Limitations and Strengths
There are some limitations to this research that must be acknowledged. The variables used to assess DRC were not ideal. In particular, measures of DR that assess additional avoidance behaviors like driving during rush hour, at night, and in inclement weather would be helpful. Future research should assess whether the environment influences these behaviors, and if so, if the effect is consistent across these behaviors. A more robust measure of DC would ask specifically about driving behavior. Driving history and crash involvement as predictors of DRC would have also made important additions to the present study. In addition, recent research suggests that understanding an area’s “accessibility” rather than simply its mobility (as studied here) is important (Grengs, 2015; Grengs, Levine, Shen, & Shen, 2010).

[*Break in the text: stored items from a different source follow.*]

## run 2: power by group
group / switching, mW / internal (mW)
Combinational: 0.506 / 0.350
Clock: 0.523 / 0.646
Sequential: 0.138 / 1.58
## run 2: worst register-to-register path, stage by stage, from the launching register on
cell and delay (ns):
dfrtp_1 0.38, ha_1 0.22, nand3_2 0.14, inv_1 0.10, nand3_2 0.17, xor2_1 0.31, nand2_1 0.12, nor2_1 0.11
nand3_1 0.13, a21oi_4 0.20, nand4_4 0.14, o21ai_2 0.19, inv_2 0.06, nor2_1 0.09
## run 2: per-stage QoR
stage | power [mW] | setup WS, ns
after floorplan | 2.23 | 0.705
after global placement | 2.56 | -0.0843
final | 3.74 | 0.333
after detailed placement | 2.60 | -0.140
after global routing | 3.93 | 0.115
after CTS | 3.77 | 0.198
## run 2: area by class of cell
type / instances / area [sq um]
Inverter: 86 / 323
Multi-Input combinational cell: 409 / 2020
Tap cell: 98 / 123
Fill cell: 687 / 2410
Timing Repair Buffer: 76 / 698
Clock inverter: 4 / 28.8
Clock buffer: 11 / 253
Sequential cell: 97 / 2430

The accessibility of an area focuses on the ease of reaching valued places, which includes mobility, but also considers proximity and connectivity (Grengs et al., 2010). For example, if an area consists of highly congested roadways, mobility may be considered poor. If there are many nearby places for residents to meet their needs (e.g., stores, banks, doctor’s offices), however, the close proximity of those locations would mitigate the lack of mobility in the area. Future research should consider studying the effect of the environment on DRC using measures of accessibility.
A key strength of this study is that it examined the role played by the environment in DRC, and is the first to specifically assess congestion and the transportation infrastructure in this research context. This study also used an established theory—the social ecological model—to inform the hypotheses and predict relationships. Applying ecological theory to DRC helped identify community-level factors as important in this process, and should continue to be used to spur additional research. The nationally representative data and longitudinal survival analysis techniques used in this study are also key strengths of this work. Longitudinal data allowed for respondents to be followed prospectively for a 12-year period, to account for when they moved and for changes in congestion over time. Finally, the results can be generalized to much larger populations (congestion: urban/suburban areas, GIS: entire United States), so findings from this study are applicable to areas throughout the United States.